All lines of the records below that contain the word "begin" must be listed.

Material for this task section start

This design comes from an exercise in tuning for small area, a short achievable clock period and few clock cycles per item on the open sky130 flow, not from production work.
No run shown here included a check of the RTL's function; only the layout flow was run.

==> flow/design.v (outline; a module is shown in full before it is edited, if it fits) <==
// module npu_requant: 764 lines
// module rq_fa: 4 lines
// module rq_ha: 4 lines
// module rq_bsel: 4 lines
// module rq_bseln: 4 lines
module npu_requant #(
  localparam int M_LEN  = 32,
  localparam int S_LEN  = 32,
  localparam int SH_LEN = 5
) (
  input  logic              clk_i,
  input  logic              rstn_i,
  input  logic              clear_i,
  input  logic [M_LEN-1:0]  acc_i,
  input  logic [S_LEN-1:0]  mult_i,
  input  logic [SH_LEN-1:0] shift_i,
  input  logic              valid_i,
  output logic              ready_o,
  output logic [M_LEN-1:0]  data_o,
  output logic              valid_o,
  input  logic              ready_i
);
  // ...
==> flow/run.sh <==
#!/bin/bash
# synth_recipe.tcl (not shown) runs the flow's synth.tcl, then flattens the netlist and writes it again
# the make line also repeats each setting of config.mk as NAME=value (left out here)
make -C /OpenROAD-flow-scripts/flow DESIGN_CONFIG=/design/flow/config.mk WORK_HOME=/design/flow/orfs CLKGATE_MAP_FILE= SYNTH_SCRIPT=/design/flow/synth_recipe.tcl finish
==> flow/config.mk <==
export PLATFORM = sky130hd
export DESIGN_NAME = npu_requant
export DESIGN_NICKNAME = npu_requant
export VERILOG_FILES = /design/flow/design.v
export SDC_FILE = /design/flow/constraint.sdc
export NUM_CORES = 4
export LEC_CHECK = 0
export CAP_MARGIN = 20
export CORE_MARGIN = 2
export CORE_UTILIZATION = 40
export SETUP_SLACK_MARGIN = 5
export SLEW_MARGIN = 20
export SYNTH_HIERARCHICAL = 1
export SYNTH_MINIMUM_KEEP_SIZE = 0
==> flow/constraint.sdc <==
create_clock -name core_clock -period 10.0 [get_ports {clk_i}]
set_input_delay 2.0000 -clock core_clock [delete_from_list [all_inputs] [get_ports {clk_i}]]
set_output_delay 2.0000 -clock core_clock [all_outputs]
set_load 0.01 [all_outputs]
==> results.sh, run 1 <==
export IMPL_postLayoutCellArea_sq_um=41600
export IMPL_grt_pass1_wl_mm=191
export IMPL_multi_input_area_sq_um=28700
export IMPL_fp_dieW_microns=298
export IMPL_drtIter0Drc=2809
export IMPL_drcViolationCount=0
export IMPL_synth_edf_count=202
export IMPL_dr_wl_met3_mm=12.2
export IMPL_regArea_sq_um=6140
export IMPL_use_met1=0.378
export IMPL_die_area_sq_um=88800
export IMPL_drv_cap=0
export IMPL_worst_setup_path_endpoint="b2_q[32]"
export IMPL_hold_start="v1_q"
export IMPL_holdPathStages=2
export IMPL_nFillCells=7597
export IMPL_crit_path_end_kind="flop"
export IMPL_wl_met1_mm=52.0
export IMPL_die_y_microns=298
export IMPL_synthArstFlopShare=0.0146
export IMPL_rrSetupSlack_ns=4.97
export IMPL_cts_path_max_buffers=3
export IMPL_synthFlopType="edfxtp_1"
export IMPL_clockRootBuffer="clkbuf_16"
export IMPL_nMultiInputCombCells=2539
export IMPL_pre_cts_slack_ns=4.07
export IMPL_met3_usage=0.0534
export IMPL_cp_max_fo=37
export IMPL_synth_compound_area_share=0.260
export IMPL_hold_slack_ns=0.531
export IMPL_place_inst=4233
export IMPL_period_minus_slack_ns=5.03
export IMPL_clk_pin_slew_ns=0.06
export IMPL_fmax_mhz=199
export IMPL_tightest_slew_ns=1.26
export IMPL_status="finished clean"
export IMPL_slew_headroom=0.155
export IMPL_num_antenna_cells=2
==> module rq_bsel, before the edit <==
module rq_bsel (input logic x1, input logic x2, input logic one, input logic two, input logic neg,
                output logic p);
  assign p = neg ^ ((one & x1) | (two & x2));
endmodule
==> run 2, diff against run 1 <==
--- a/flow/design.v
+++ b/flow/design.v
@@ -10,56 +10,59 @@
   input  logic [S_LEN-1:0]  mult_i,
   input  logic [SH_LEN-1:0] shift_i,
   input  logic              valid_i,
   output logic              ready_o,
   output logic [M_LEN-1:0]  data_o,
   output logic              valid_o,
   input  logic              ready_i
 );
-  localparam int L = 16;   
+  localparam int L = 10;   
   logic en;
   assign en      = ready_i;
   assign ready_o = ready_i;
-  logic [31:0]   acc1_q, mult1_q;
+  logic [31:0]   accn1_q, mult1_q;   
   logic [4:0]    sh1_q, sh2_q;
   logic [63:L]   a2_q, b2_q;
   logic          cl2_q;
   logic [31:0]   data3_q;
   logic          v1_q, v2_q, v3_q;
   logic [31:0] pp [16];
   logic [15:0] ppn;
-  logic [15:0] bneg, one, two;
+  logic [15:0] bneg, onen, twon;
+  logic [32:0] sel [16];
   logic [31:1] oh;
   logic        negp, g;
   logic [63:0] ta, tb;
   always_comb begin
     for (int i = 0; i < 16; i++) begin
       logic y0, y1, y2;
       y0  = (i == 0) ? 1'b0 : mult1_q[2*i-1];
       y1  = mult1_q[2*i];
       y2  = mult1_q[2*i+1];
-      one[i]  = y1 ^ y0;
-      two[i]  = (y2 & ~y1 & ~y0) | (~y2 & y1 & y0);
+      onen[i] = ~(y1 ^ y0);
+      twon[i] = ~((y2 & ~y1 & ~y0) | (~y2 & y1 & y0));
       bneg[i] = y2;
     end
     for (int s = 1; s < 32; s++) begin
       oh[s] = (sh1_q == 5'(s));
     end
   end
-  assign negp = acc1_q[31] ^ mult1_q[31];
+  assign negp = ~accn1_q[31] ^ mult1_q[31];
   assign g    = negp & (sh1_q != 5'd0);
   for (genvar i = 0; i < 16; i++) begin : g_row
-    assign pp[i][0] = bneg[i] ^ (one[i] & acc1_q[0]);
-    for (genvar j = 1; j < 32; j++) begin : g_bit
-      rq_bsel u_sel (.x1(acc1_q[j]), .x2(acc1_q[j-1]), .one(one[i]), .two(two[i]),
-                     .neg(bneg[i]), .p(pp[i][j]));
+    assign sel[i][0] = ~(onen[i] | accn1_q[0]);
+    for (genvar j = 1; j < 33; j++) begin : g_bit
+      rq_bsel u_sel (.x1n(accn1_q[(j < 32) ? j : 31]), .x2n(accn1_q[j-1]), .onen(onen[i]),
+                     .twon(twon[i]), .s(sel[i][j]));
     end
-    rq_bseln u_seln (.x1(acc1_q[31]), .x2(acc1_q[31]), .one(one[i]), .two(two[i]),
-                     .neg(bneg[i]), .pn(ppn[i]));
+    for (genvar j = 0; j < 32; j++) begin : g_neg
+      rq_xor u_neg (.a(sel[i][j]), .b(bneg[i]), .y(pp[i][j]));
+    end
+    rq_xnor u_negn (.a(sel[i][32]), .b(bneg[i]), .y(ppn[i]));
   end
   logic t1, t2, t3, t4, t5, t6, t7, t8, t9, t10, t11, t12, t13, t14, t15, t16;
   logic t17, t18, t19, t20, t21, t22, t23, t24, t25, t26, t27, t28, t29, t30, t31, t32;
   logic t33, t34, t35, t36, t37, t38, t39, t40, t41, t42, t43, t44, t45, t46, t47, t48;
   logic t49, t50, t51, t52, t53, t54, t55, t56, t57, t58, t59, t60, t61, t62, t63, t64;
   logic t65, t66, t67, t68, t69, t70, t71, t72, t73, t74, t75, t76, t77, t78, t79, t80;
   logic t81, t82, t83, t84, t85, t86, t87, t88, t89, t90, t91, t92, t93, t94, t95, t96;
   logic t97, t98, t99, t100, t101, t102, t103, t104, t105, t106, t107, t108, t109, t110, t111, t112;
@@ -731,17 +734,17 @@
   assign u    = a2_q + b2_q + {{(63-L){1'b0}}, cl2_q};
   assign h    = u[63:31];
   assign shr  = $signed(h) >>> sh2_q;
   assign sat  = (sh2_q == 5'd0) & ~h[32] & h[31];
   assign data_o  = data3_q;
   assign valid_o = v3_q;
   always_ff @(posedge clk_i) begin
     if (en) begin
-      acc1_q  <= acc_i;
+      accn1_q <= ~acc_i;
       mult1_q <= mult_i;
       sh1_q   <= shift_i;
       a2_q    <= ta[63:L];
       b2_q    <= tb[63:L];
       cl2_q   <= cl;
       sh2_q   <= sh1_q;
       data3_q <= {shr[31] & ~sat, shr[30:0] | {31{sat}}};
     end
@@ -765,16 +768,18 @@
 module rq_fa (input logic a, input logic b, input logic c, output logic s, output logic co);
   assign s  = a ^ b ^ c;
   assign co = (a & b) | (a & c) | (b & c);
 endmodule
 module rq_ha (input logic a, input logic b, output logic s, output logic co);
   assign s  = a ^ b;
   assign co = a & b;
 endmodule
-module rq_bsel (input logic x1, input logic x2, input logic one, input logic two, input logic neg,
-                output logic p);
-  assign p = neg ^ ((one & x1) | (two & x2));
+module rq_bsel (input logic x1n, input logic x2n, input logic onen, input logic twon,
+                output logic s);
+  assign s = ~((onen | x1n) & (twon | x2n));
+endmodule
+module rq_xor (input logic a, input logic b, output logic y);
+  assign y = a ^ b;
 endmodule
-module rq_bseln (input logic x1, input logic x2, input logic one, input logic two, input logic neg,
-                 output logic pn);
-  assign pn = ~(neg ^ ((one & x1) | (two & x2)));
+module rq_xnor (input logic a, input logic b, output logic y);
+  assign y = ~(a ^ b);
 endmodule
==> run 2 against run 1 <==
- still clean on timing, DRC and antenna
- synthesized cell count up 3.2%
- wire length shrank 13%
- clock skew rose by 0.0083 ns
- design area shrank 12%
- core utilization shrank 2.5 points
- cell count shrank 2.4%
- die area is 7.1% lower
- register-to-register slack gained 0.08 ns
- sequential share of layout area up 3.0 points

Material for this task section end

Written reply ▸
   always_comb begin
     for (int i = 0; i < 16; i++) begin
     for (int s = 1; s < 32; s++) begin
   for (genvar i = 0; i < 16; i++) begin : g_row
-    for (genvar j = 1; j < 32; j++) begin : g_bit
+    for (genvar j = 1; j < 33; j++) begin : g_bit
+    for (genvar j = 0; j < 32; j++) begin : g_neg
   always_ff @(posedge clk_i) begin
     if (en) begin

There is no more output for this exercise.